In de Gereformeerde Kerk van Nijverdal nam men in 1912 een orgel van de firma Dekker uit Goes in gebruik. Dit orgel heeft gefunctioneerd tot 1955. In dat jaar plaatste Verweijs een drieklaviers elektro-pneumatisch kegelladen-orgel. Ondanks de omvang van het instrument was het verre van imponerend. De slechte akoestiek van de kerkruimte werkte ook niet mee. Vandaar dat rond 1980 een nieuw mechanisch sleepladen-orgel werd besteld bij de firma Mense Ruiter. Adviseur bij de bouw was Jan Jongepier. Wat de bouwstijl betreft werd aansluiting gezocht bij de Hollandse orgelbouw van rond 1800. Naast de orgelkas hebben de meubelmakers van Mense Ruiter ook een nieuwe kansel, nieuwe psalmborden, deuren, een nieuw doopvont en een nieuwe tafel gemaakt.
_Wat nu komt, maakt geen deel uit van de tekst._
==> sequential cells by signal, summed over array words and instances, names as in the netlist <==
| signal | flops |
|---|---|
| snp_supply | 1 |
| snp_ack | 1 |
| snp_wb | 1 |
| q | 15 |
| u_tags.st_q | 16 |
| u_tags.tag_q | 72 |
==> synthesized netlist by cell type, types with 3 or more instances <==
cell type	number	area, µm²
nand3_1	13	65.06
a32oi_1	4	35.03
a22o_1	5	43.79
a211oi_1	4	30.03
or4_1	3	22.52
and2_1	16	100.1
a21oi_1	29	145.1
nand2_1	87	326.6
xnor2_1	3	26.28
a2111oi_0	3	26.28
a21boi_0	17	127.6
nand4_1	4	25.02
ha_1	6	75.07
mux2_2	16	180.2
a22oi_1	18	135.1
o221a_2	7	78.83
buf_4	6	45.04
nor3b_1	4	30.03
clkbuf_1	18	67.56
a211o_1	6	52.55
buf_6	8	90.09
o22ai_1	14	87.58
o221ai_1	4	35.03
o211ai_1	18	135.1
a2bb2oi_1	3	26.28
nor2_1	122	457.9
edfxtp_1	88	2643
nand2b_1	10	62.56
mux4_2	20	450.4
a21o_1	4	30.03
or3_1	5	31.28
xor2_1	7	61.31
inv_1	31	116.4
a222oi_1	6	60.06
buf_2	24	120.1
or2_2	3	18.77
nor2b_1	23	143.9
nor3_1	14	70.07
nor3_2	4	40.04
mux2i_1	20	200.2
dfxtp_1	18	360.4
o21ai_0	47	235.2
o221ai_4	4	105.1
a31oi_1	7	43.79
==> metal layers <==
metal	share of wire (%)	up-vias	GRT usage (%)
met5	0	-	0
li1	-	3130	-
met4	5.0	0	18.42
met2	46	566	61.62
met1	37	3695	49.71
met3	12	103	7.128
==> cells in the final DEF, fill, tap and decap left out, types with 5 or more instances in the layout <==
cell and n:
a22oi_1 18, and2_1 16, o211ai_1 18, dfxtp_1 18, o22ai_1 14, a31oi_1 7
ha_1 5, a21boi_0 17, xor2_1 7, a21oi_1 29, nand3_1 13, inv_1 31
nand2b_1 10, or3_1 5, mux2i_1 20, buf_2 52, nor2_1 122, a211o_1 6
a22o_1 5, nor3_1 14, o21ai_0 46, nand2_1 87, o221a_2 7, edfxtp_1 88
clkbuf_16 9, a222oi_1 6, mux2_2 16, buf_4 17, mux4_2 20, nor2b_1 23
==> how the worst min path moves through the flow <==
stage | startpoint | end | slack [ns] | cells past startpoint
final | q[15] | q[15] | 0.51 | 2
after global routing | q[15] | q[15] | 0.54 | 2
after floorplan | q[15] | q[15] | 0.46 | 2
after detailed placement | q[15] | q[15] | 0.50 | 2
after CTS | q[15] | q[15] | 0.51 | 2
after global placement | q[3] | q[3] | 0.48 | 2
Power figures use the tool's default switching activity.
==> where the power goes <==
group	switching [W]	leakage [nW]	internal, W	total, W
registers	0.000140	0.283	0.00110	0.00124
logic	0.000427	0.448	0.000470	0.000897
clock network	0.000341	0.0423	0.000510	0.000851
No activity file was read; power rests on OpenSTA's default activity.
==> config.mk <==
export PLATFORM = sky130hd
export DESIGN_NAME = swd_xfer_engine
export DESIGN_NICKNAME = d
export VERILOG_FILES = /design/src/rtl/swd_xfer_pkg.sv /design/src/rtl/swd_xfer_datapath.sv /design/src/rtl/swd_xfer_ctrl.sv /design/src/rtl/swd_xfer_engine.sv
export SDC_FILE = /design/constraint.sdc
export NUM_CORES = 1
export LEC_CHECK = 0
export BUFFER_PORTS_ARGS = -buffer_cell sky130_fd_sc_hd__buf_4
export CORE_MARGIN = 2
export CORE_UTILIZATION = 58
export CTS_CLUSTER_SIZE = 14
export DETAILED_ROUTE_END_ITERATION = 8
export GPL_TIMING_DRIVEN = 0
export PLACE_DENSITY = 0.85
export SYNTH_ARGS = -nofsm -noshare
export SYNTH_HDL_FRONTEND = slang
export SYNTH_SLANG_ARGS = --single-unit
==> constraint.sdc <==
create_clock -name clk -period 2.8 [get_ports clk]
set_input_delay 0.28 -clock clk [delete_from_list [all_inputs] [get_ports clk]]
set_output_delay 0.28 -clock clk [all_outputs]
set_load 0.03 [all_outputs]
==> src/rtl/swd_xfer_pkg.sv <==
package swd_xfer_pkg;

  typedef enum logic [3:0] {
    ST_IDLE,
    ST_HDR,
    ST_TRN1,
    ST_ACK,
    ST_RDATA,
    ST_TRN2,
    ST_WDATA,
    ST_IDLECYC,
    ST_DUMMYRD,
    ST_DUMMYWR,
    ST_BACKOFF
  } xferState_t;

  typedef struct packed {
    logic load;
    logic hdrAdv;
    logic wrAdv;
    logic ackSample;
    logic rxSample;
    logic finish;
  } dpStrobe_t;

  localparam logic [2:0] ACK_OK    = 3'b001;
  localparam logic [2:0] ACK_WAIT  = 3'b010;
  localparam logic [2:0] ACK_FAULT = 3'b100;
  localparam logic [3:0] RES_PARERR = 4'b1000;

endpackage

==> src/rtl/swd_xfer_datapath.sv <==
module swd_xfer_datapath
  import swd_xfer_pkg::*;
#(
  parameter int DATA_W = 32
) (
  input  logic              clk,
  input  logic              rstN,
  input  dpStrobe_t         strobe,
  input  logic [3:0]        req,
  input  logic [DATA_W-1:0] wrData,
  input  logic              swdioIn,
  output logic              hdrBit,
  output logic              wrBit,
  output logic              ackOk,
  output logic              ackWaitFault,
  output logic              reqRead,
  output logic [3:0]        result,
  output logic [DATA_W-1:0] rdData
);

  localparam int HDR_W = 8;
  localparam int FRM_W = DATA_W + 1;

  logic [HDR_W-1:0] hdrShift;
  logic [FRM_W-1:0] wrShift;
  logic [FRM_W-1:0] rxShift;
  logic [2:0]       ackReg;
  logic [3:0]       reqReg;
  logic             rxParityBad;

  assign hdrBit       = hdrShift[0];
  assign wrBit        = wrShift[0];
  assign reqRead      = reqReg[1];
  assign ackOk        = (ackReg == ACK_OK);
  assign ackWaitFault = (ackReg == ACK_WAIT) || (ackReg == ACK_FAULT);
  assign rxParityBad  = ^rxShift;

  always_ff @(posedge clk or negedge rstN) begin
    if (!rstN) begin
      hdrShift <= '1;
      wrShift  <= '0;
      reqReg   <= '0;
    end else if (strobe.load) begin
      reqReg   <= req;
      hdrShift <= {1'b1, 1'b0, ^req, req[3], req[2], req[1], req[0], 1'b1};
      wrShift  <= {^wrData, wrData};
    end else begin
      if (strobe.hdrAdv) hdrShift <= {1'b1, hdrShift[HDR_W-1:1]};
      if (strobe.wrAdv)  wrShift  <= {1'b0, wrShift[FRM_W-1:1]};
    end
  end

  always_ff @(posedge clk or negedge rstN) begin
    if (!rstN) begin
      ackReg  <= '0;
      rxShift <= '0;
    end else begin
      if (strobe.ackSample) ackReg  <= {swdioIn, ackReg[2:1]};
      if (strobe.rxSample)  rxShift <= {swdioIn, rxShift[FRM_W-1:1]};
    end
  end

  always_ff @(posedge clk or negedge rstN) begin
    if (!rstN) begin
      result <= '0;
      rdData <= '0;
    end else if (strobe.finish) begin
      if (ackOk && reqRead && rxParityBad) result <= RES_PARERR;
      else                                 result <= {1'b0, ackReg};
      if (ackOk && reqRead) rdData <= rxShift[DATA_W-1:0];
    end
  end

  // the parity error code appears only after a read acknowledged OK
  assert_parerr_read_only_R4: assert property (@(posedge clk) disable iff (!rstN)
    (strobe.finish && !(ackOk && reqRead)) |=> !result[3]);

  // words are not captured when the transfer was not an OK read
  assert_rd_hold_R10: assert property (@(posedge clk) disable iff (!rstN)
    (strobe.finish && !(ackOk && reqRead)) |=> $stable(rdData));

endmodule

==> src/rtl/swd_xfer_ctrl.sv <==
module swd_xfer_ctrl
  import swd_xfer_pkg::*;
#(
  parameter int TURN_W = 2,
  parameter int IDLE_W = 8,
  parameter int DATA_W = 32
) (
  input  logic              clk,
  input  logic              rstN,
  input  logic              start,
  input  logic [TURN_W-1:0] cfgTurn,
  input  logic [IDLE_W-1:0] cfgIdle,
  input  logic              cfgDataPhase,
  input  logic              ackOk,
  input  logic              ackWaitFault,
  input  logic              reqRead,
  input  logic              hdrBit,
  input  logic              wrBit,
  output dpStrobe_t         strobe,
  output logic              swclk,
  output logic              swdioOut,
  output logic              swdioOe,
  output logic              busy,
  output logic              done
);

  localparam int DW_CW = $clog2(DATA_W + 1);
  localparam int CW_A  = (IDLE_W > TURN_W) ? IDLE_W : TURN_W;
  localparam int CW_B  = (CW_A > DW_CW) ? CW_A : DW_CW;
  localparam int CNT_W = (CW_B > 3) ? CW_B : 3;
  localparam logic [CNT_W-1:0] FRAME_LAST = CNT_W'(DATA_W);

  xferState_t        state, nxtState;
  logic [CNT_W-1:0]  cnt, nxtCnt;
  logic              phaseHigh;
  logic [TURN_W-1:0] turnReg;
  logic [IDLE_W-1:0] idleReg;
  logic              dpReg;
  logic              endOfBit, finish, goIdle;
  logic [CNT_W-1:0]  turnLast;

  assign busy     = (state != ST_IDLE);
  assign endOfBit = busy && phaseHigh;
  assign turnLast = CNT_W'(turnReg);

  always_comb begin
    nxtState = state;
    nxtCnt   = cnt;
    finish   = 1'b0;
    goIdle   = 1'b0;
    if (state == ST_IDLE) begin
      if (start) begin
        nxtState = ST_HDR;
        nxtCnt   = CNT_W'(7);
      end
    end else if (endOfBit) begin
      if (cnt != '0) begin
        nxtCnt = cnt - CNT_W'(1);
      end else begin
        unique case (state)
          ST_HDR: begin
            nxtState = ST_TRN1;
            nxtCnt   = turnLast;
          end
          ST_TRN1: begin
            nxtState = ST_ACK;
            nxtCnt   = CNT_W'(2);
          end
          ST_ACK: begin
            if (ackOk && reqRead) begin
              nxtState = ST_RDATA;
              nxtCnt   = FRAME_LAST;
            end else if (ackWaitFault && dpReg && reqRead) begin
              nxtState = ST_DUMMYRD;
              nxtCnt   = FRAME_LAST;
            end else begin
              nxtState = ST_TRN2;
              nxtCnt   = turnLast;
            end
          end
          ST_RDATA, ST_DUMMYRD: begin
            nxtState = ST_TRN2;
            nxtCnt   = turnLast;
          end
          ST_TRN2: begin
            if (ackOk && !reqRead) begin
              nxtState = ST_WDATA;
              nxtCnt   = FRAME_LAST;
            end else if (ackOk) begin
              goIdle = 1'b1;
            end else if (ackWaitFault && dpReg && !reqRead) begin
              nxtState = ST_DUMMYWR;
              nxtCnt   = FRAME_LAST;
            end else if (ackWaitFault) begin
              finish = 1'b1;
            end else begin
              nxtState = ST_BACKOFF;
              nxtCnt   = FRAME_LAST;
            end
          end
          ST_WDATA: goIdle = 1'b1;
          default:  finish = 1'b1;
        endcase
        if (goIdle) begin
          if (idleReg == '0) begin
            finish = 1'b1;
          end else begin
            nxtState = ST_IDLECYC;
            nxtCnt   = CNT_W'(idleReg) - CNT_W'(1);
          end
        end
        if (finish) begin
          nxtState = ST_IDLE;
          nxtCnt   = '0;
        end
      end
    end
  end

  always_ff @(posedge clk or negedge rstN) begin
    if (!rstN) begin
      state     <= ST_IDLE;
      cnt       <= '0;
      phaseHigh <= 1'b0;
      turnReg   <= '0;
      idleReg   <= '0;
      dpReg     <= 1'b0;
      done      <= 1'b0;
    end else begin
      state     <= nxtState;
      cnt       <= nxtCnt;
      phaseHigh <= busy ? ~phaseHigh : 1'b0;
      done      <= finish;
      if (!busy && start) begin
        turnReg <= cfgTurn;
        idleReg <= cfgIdle;
        dpReg   <= cfgDataPhase;
      end
    end
  end

  always_comb begin
    strobe           = '0;
    strobe.load      = !busy && start;
    strobe.hdrAdv    = endOfBit && (state == ST_HDR);
    strobe.wrAdv     = endOfBit && (state == ST_WDATA);
    strobe.ackSample = busy && !phaseHigh && (state == ST_ACK);
    strobe.rxSample  = busy && !phaseHigh && (state == ST_RDATA);
    strobe.finish    = finish;
  end

  assign swclk = !busy || phaseHigh;

  always_comb begin
    unique case (state)
      ST_IDLE:               begin swdioOe = 1'b1; swdioOut = 1'b1;   end
      ST_HDR:                begin swdioOe = 1'b1; swdioOut = hdrBit; end
      ST_WDATA:              begin swdioOe = 1'b1; swdioOut = wrBit;  end
      ST_IDLECYC, ST_DUMMYWR: begin swdioOe = 1'b1; swdioOut = 1'b0;   end
      default:               begin swdioOe = 1'b0; swdioOut = 1'b1;   end
    endcase
  end

  // the serial clock toggles every system cycle during a transaction
  assert_clk_toggle_R11: assert property (@(posedge clk) disable iff (!rstN)
    (busy && $past(busy)) |-> (swclk != $past(swclk)));

  // driven value and enable hold through the high phase
  assert_drive_stable_R11: assert property (@(posedge clk) disable iff (!rstN)
    (busy && swclk) |-> ($stable(swdioOut) && $stable(swdioOe)));

  // done lasts one cycle and comes with busy low
  assert_done_pulse_R12: assert property (@(posedge clk) disable iff (!rstN)
    done |-> (!busy && $past(busy)));
  assert_done_single_R12: assert property (@(posedge clk) disable iff (!rstN)
    done |=> !done);

  // line returns driven high at the end of a transaction
  assert_line_high_R6: assert property (@(posedge clk) disable iff (!rstN)
    $fell(busy) |-> (swdioOe && swdioOut && swclk));

endmodule

==> src/rtl/swd_xfer_engine.sv <==
module swd_xfer_engine
  import swd_xfer_pkg::*;
#(
  parameter int TURN_W = 2,
  parameter int IDLE_W = 8,
  parameter int DATA_W = 32
) (
  input  logic              clk,
  input  logic              rstN,
  input  logic              start,
  input  logic [3:0]        req,
  input  logic [DATA_W-1:0] wrData,
  input  logic [TURN_W-1:0] cfgTurn,
  input  logic [IDLE_W-1:0] cfgIdle,
  input  logic              cfgDataPhase,
  input  logic              swdioIn,
  output logic              swclk,
  output logic              swdioOut,
  output logic              swdioOe,
  output logic              busy,
  output logic              done,
  output logic [3:0]        result,
  output logic [DATA_W-1:0] rdData
);

  dpStrobe_t strobe;
  logic hdrBit, wrBit, ackOk, ackWaitFault, reqRead;

  swd_xfer_ctrl #(
    .TURN_W(TURN_W),
    .IDLE_W(IDLE_W),
    .DATA_W(DATA_W)
  ) ctrl_i (
    .clk          (clk),
    .rstN         (rstN),
    .start        (start),
    .cfgTurn      (cfgTurn),
    .cfgIdle      (cfgIdle),
    .cfgDataPhase (cfgDataPhase),
    .ackOk        (ackOk),
    .ackWaitFault (ackWaitFault),
    .reqRead      (reqRead),
    .hdrBit       (hdrBit),
    .wrBit        (wrBit),
    .strobe       (strobe),
    .swclk        (swclk),
    .swdioOut     (swdioOut),
    .swdioOe      (swdioOe),
    .busy         (busy),
    .done         (done)
  );

  swd_xfer_datapath #(
    .DATA_W(DATA_W)
  ) dp_i (
    .clk          (clk),
    .rstN         (rstN),
    .strobe       (strobe),
    .req          (req),
    .wrData       (wrData),
    .swdioIn      (swdioIn),
    .hdrBit       (hdrBit),
    .wrBit        (wrBit),
    .ackOk        (ackOk),
    .ackWaitFault (ackWaitFault),
    .reqRead      (reqRead),
    .result       (result),
    .rdData       (rdData)
  );

endmodule

# == Word level (Yosys, flattened, before mapping) ==
# Cells that the tools add are included.
# word_totals
regBits,140
latch_bits,0
ramBits,0
romBits,0
word_cells,122
mem_count,0
# op_classes
n_addsub,2
n_mul,0
div,0
magnitude_cmp,0
n_eq_ne,14
n_shift,0
mux,55
bitwise,1
reduce_logical,36
# ops
operator,n
8-bit two-way mux,14
33-bit two-way mux,2
4-bit two-way mux,14
33-bit parity,1
8-bit one-hot mux with 4 select lines,1
32-bit parity,1
4-bit one-hot mux with 5 select lines,1
1-bit two-way mux,19
4-bit by 3-bit == test with 1-bit output (second input constant),4
8-bit by 1-bit subtractor with 8-bit output (second input constant),2
1-bit logical AND,13
4-bit by 2-bit == test with 1-bit output (second input constant),2
4-bit == test (second input constant),2
8-bit logical NOT,1
8-bit nonzero test,1
6-bit two-way mux,1
2-bit nonzero test,3
6-bit OR reduction,1
5-bit OR reduction,1
4-bit by 1-bit == test with 1-bit output (second input constant),1
4-bit logical NOT,1
1-bit one-hot mux with 2 select lines,2
2-bit AND reduction,2
4-bit nonzero test,1
13 further kinds,17

# == Depth between registers and ports, before layout ==
# logic_depth
word_depth,17
ltp_mapped,11

# == Hierarchy ==
# A second synthesis with hierarchy kept.
# hier_totals
hier_cells,625
hier_area_um2,7165.6
# modules_own_cells
module,instances,cells_each,area_per_inst_um2,seq_area_each_um2
swd_xfer_datapath,1,397,5099.9,2836.5
swd_xfer_ctrl,1,228,2065.7,625.6

# == Worst setup path before layout ==
# No wires, ideal clock.
# synth_path
kind,register -> register
from,register ctrl_i.state[0]
to,register dp_i.rdData[10]
setup_time_ps,125
arrival_time_ps,2331
required_ps,2675
slack_ps,344
stages_incl_launch_ff,11
period_less_slack_ps,2456
cell_sequence,dfrtp_1 buf_2 or2_0 a221o_1 or4_4 nand2_4 inv_4 nand2b_4 buf_8 buf_12 mux2_4
# synth_between
elab_chain_len,13
# synth_rtl
item,line_no,text
start: declaration,swd_xfer_ctrl.sv:33,"xferState_t state, nxtState;"
start signal: assignment,swd_xfer_ctrl.sv:130,state <= nxtState;
4-bit by 3-bit == test with 1-bit output,swd_xfer_ctrl.sv:60,unique case (state)
1-bit one-hot mux with 2 select lines,swd_xfer_ctrl.sv:60,
1-bit two-way mux,swd_xfer_ctrl.sv:57,if (cnt != '0) begin
1-bit two-way mux,swd_xfer_ctrl.sv:56,end else if (endOfBit) begin
1-bit two-way mux,swd_xfer_ctrl.sv:51,if (state == ST_IDLE) begin
1-bit two-way mux,swd_xfer_ctrl.sv:104,if (goIdle) begin
1-bit two-way mux,swd_xfer_ctrl.sv:57,
1-bit two-way mux,swd_xfer_ctrl.sv:56,
1-bit two-way mux,swd_xfer_ctrl.sv:51,
1-bit two-way mux,swd_xfer_ctrl.sv:57,
1-bit two-way mux,swd_xfer_ctrl.sv:56,
1-bit two-way mux (*),swd_xfer_ctrl.sv:51,
named net ctrl_i.finish,swd_xfer_ctrl.sv:39,"logic endOfBit, finish, goIdle;"
2-bit AND reduction (no source line) (*),n/a,
end signal: assignment,swd_xfer_datapath.sv:70,if (ackOk && reqRead) rdData <= rxShift[DATA_W-1:0];
end: declaration,swd_xfer_datapath.sv:18,output logic [DATA_W-1:0] rdData
# The timed path passes the listed nets; every way through them passes the cells marked *. The select of a mux whose other input is x is not followed.
# A chain may end at the register's enable or synchronous reset.

# == Worst setup path in the final report ==
# layout_path
from,register ctrl_i.state[1]
to,register dp_i.rdData[21]
# The elaborated chain is that of the path after synthesis.

==> results.toml <==
[synth]
yosys_warnings = 0
synth_cell_types = 66
ys_seq_area_share_pct = 47.8
synthFlopType = "dfrtp_1"
synth_nets = 692
avgSynthCellArea_sq_um = 11.4
synthArstFlopShare_pct = 100
synth_top_area_share_pct = 45.2
netlist_top_cells_area = "dfrtp_1 45%, xnor2_1 7.6%, mux2_4 6.2%, mux2_2 5.7%, mux2i_1 5.2%"
synth_edf_count = 0
ys_ff_latch = 138
netlist_area_sq_mm = 0.00725
syn_inst = 637
synth_top_cell_by_area = "dfrtp_1"

[drt]
via_per_inst = 5.64
firstDrtPassIters = 5
drt_iter0_drc = 409
route.vias.total = 5244
wl_um = 16100
final_antenna_net_count = 0
drc = 0
wl_per_cell_um = 17.3

[floorplanning]
rows = 40
start_util_pct = 59.8
dieArea_sq_mm = 0.0134
ioPinCount = 92
die_w_um = 116
core_area_sq_mm = 0.0121
fp.dieH_um = 116

[power_and_ir_drop]
p_per_area_mw_per_mm2 = 898
leakagePower_nw = 4.37
peakVddDrop_uv = 735

[sta]
hold-worst-slack_ns = 0.0868
tightest_slew_ns = 0.764
fmaxAchievable_mhz = 364
setup_viol = 0
hold_viol = 0
rsz0062_at_grt = "no"
period_share_pct = 98.1
fin_crit_ns = 2.75
setup_ws_ns = 0.0533
tns_ns = 0
slew-limit-headroom_pct = 49.1
fin_skew_ns = 0.0103
finalMaxSlewViolations = 0

[layout]
fin_area_sq_mm = 0.00879
stdcell_count = 930
drive_gt1_share_pct = 28.9
syn_to_final_growth_pct = 21.3
diodes = 0
layout_common_cells = "131 x dfrtp_1, 90 x buf_4, 64 x nand2_1, 63 x xnor2_1, 50 x o21ai_0"
nets = 804
final_common_cell = "dfrtp_1"

[global_routing]
grt_pass1_wl_um = 26700
overflow = 0
grt_antenna_before_repair = 0
first_global_vias = 5275
grt_max_degree = 97
grt.total_usage_pct = 25.7

[setup_path]
critPathKind = "reg -> reg"
crit_arrival_ns = 3.05
path_max_fanout = 10
worst_setup_path_start_kind = "flop"
cp-end-kind = "flop"
r2r_cells = 10
crit_required_ns = 3.10

[cts]
cts_tree = "built"
insertion_delay_ns = 0.43
cts.sinks = 138
h-tree-depth = 4
cts.path.max_buffers = 2
clkTransAtPathRegs_ns = 0.06
post-cts-setup-buffers = 0
numCtsBuffers = 17
root_buffer = "clkbuf_16"

[placement]
portBuffers = 91
routabilityCongestion = 0.893
postPlaceCellArea_sq_mm = 0.00817
placed_cells = 897
dpl.hpwl_um = 11400
post-place-ws_ns = -0.0604

[outcome]
status = "completed"

[job]
cap_violations = 0

[min_path]
hold_depth = 2
min_path_type = "in -> reg"
## layout make-up
cell class	count	area (sq um)
plain buffers	35	201
well taps	168	210
inverters	13	51.3
fillers	865	3320
multi-input cells	451	3540
clock buffers	18	439
clock inverters	14	160
repair buffers	93	724
flip-flops and latches	138	3460
## through the flow
| stage | utilization [%] | power (W) |
|---|---|---|
| 2_1_floorplan | - | 0.00481 |
| 3_3_place_gp | 67.2 | 0.00545 |
| 3_5_place_dp | 67.5 | 0.00560 |
| 4_1_cts | 72.6 | 0.00792 |
| 5_1_grt | 72.6 | 0.00837 |
| 6_report | 72.6 | 0.00789 |
## report_power, final
part | total [W] | switching, W | leakage [nW] | internal (W)
combinational | 0.00283 | 0.00164 | 2.25 | 0.00119
sequential | 0.00280 | 0.000343 | 1.83 | 0.00245
clock | 0.00226 | 0.000910 | 0.291 | 0.00135
## cell families (layout without fill, tap and decap cells)
family,Yosys count,after routing,synth area share (%)
flops,138,138,47.8
compound gates,117,117,10.0
mux,118,118,19.2
buf+inv,48,173,3.47
fa+ha+maj,4,4,0.691
xor+xnor,74,74,9.13
simple gates,138,138,9.70
## flip-flops by register name (all words and copies together), names as in the netlist
register	count
dp_i.result	4
dp_i.rdData	32
ctrl_i.idleReg	8
dp_i.reqReg	1
ctrl_i.done	1
ctrl_i.state	4
dp_i.ackReg	3
dp_i.rxShift	33
dp_i.hdrShift	7
dp_i.wrShift	33
ctrl_i.dpReg	1
ctrl_i.phaseHigh	1
ctrl_i.turnReg	2
ctrl_i.cnt	8
## cells in the mapped netlist (8+ instances only)
master    count
dfrtp_1     131
mux2_1       13
nand2_1      64
xor2_1       10
inv_1        11
o21ai_1       8
clkbuf_1     19
mux2_2       37
a21oi_1      15
xnor2_1      63
mux2_4       30
mux2i_1      38
nor2_1       19
o21ai_0      50
## critical path, cell delays in order (launching register included)
cell	delay, ns
dfrtp_1	0.38
buf_2	0.17
or4bb_1	0.56
nor4_1	0.42
or4_4	0.25
nand2_4	0.10
inv_4	0.11
nand2b_4	0.05
buf_8	0.14
buf_12	0.15
mux2_4	0.29
## metal layers
layer | GRT usage, % | wire (um)
met1 | 34.7 | 7090
met2 | 41.6 | 7960
met3 | 5.96 | 817
met4 | 7.94 | 221
met5 | 0 | 0
## final timing paths
path                                       start  slack (ns)           endpoint
worst max register to register   ctrl_i.state[1]        0.05    dp_i.rdData[21]
max in group asynchronous                   rstN        1.65   dp_i.rxShift[13]
worst min register to register  dp_i.wrShift[21]        0.49   dp_i.wrShift[21]
min in group asynchronous                   rstN        0.34   dp_i.wrShift[10]
worst max-delay path             ctrl_i.state[1]        0.05    dp_i.rdData[21]
worst min-delay path                  cfgIdle[5]        0.09  ctrl_i.idleReg[5]
## timing repair
item / CTS / global route
resized for setup: 1 / 3
cloned: 0 / 0
endpoints found under the setup margin: 30 / 33
endpoints found under the hold margin: 35 / 0
hold buffers: 1 / 0
No activity file was read; power rests on OpenSTA's default activity.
Hierdoor werd het één geheel. Op Pinksterzaterdag 1984 (9 juni) is het orgel officieel in gebruik genomen. Jan Jongepier bespeelde het instrument bij deze gelegenheid.

Dispositie:

Hoofdwerk:
Prestant 16′ (discant)
Bourdon 16′
Prestant 8′
Roerfluit 8′
Quint 6′ (discant)
Octaaf 4′
Gemshoorn 4′
Quint 3′
Octaaf 2′
Mixtuur IV-V-VI sterk (gedeeld)
Tertiaan II sterk (gedeeld)
Cornet IV sterk (discant)
Trompet 8′ (gedeeld)

Bovenwerk:
Prestant 8′
Fluit Travers 8′ (discant)
Viola di Gamba 8′ – C-H gecombineerd met Fluit Doux
Fluit Doux 8′ (gedeeld)
Octaaf 4′
Fluit d’Amour 4′
Quintfluit 3′
Gemshoorn 2′
Flageolet 1′
Sexquialter II sterk (discant)
Dulciaan 8′
Tremulant

Pedaal:
Subbas 16′
Octaaf 8′
Holpijp 8′ – C-f gecombineerd met Subbas
Octaaf 4′
Bazuin 16′
Trompet 8′

Koppelingen:
Hoofdwerk – Bovenwerk
Pedaal – Hoofdwerk
Pedaal – Bovenwerk

Vulstem Samenstelling
Mixtuur IV-V-VI sterk (Hoofdwerk) C: 2′ – 1 1/3′ – 1′ – 2/3′. c°: 2 2/3′ – 2′ – 1 1/3′ – 1′. c’: 4′ – 2 2/3′ – 2′ – 2′ – 1 1/3′. f”: 4′ – 4′ – 2 2/3′ – 2′ – 2′ – 1 1/3′. c”’: 4′ – 4′ – 2 2/3′ – 2 2/3′ – 2′ – 2′.
Cornet IV sterk discant (Hoofdwerk) c’: 4′ – 2 2/3′ – 2′ – 1 3/5′.
Tertiaan II sterk (Hoofdwerk) C: 1 3/5′ – 1 1/3′. c’: 3 1/5′ – 2 2/3′.
Sesquialter II sterk discant (Bovenwerk) c’: 2 2/3′ – 1 3/5′.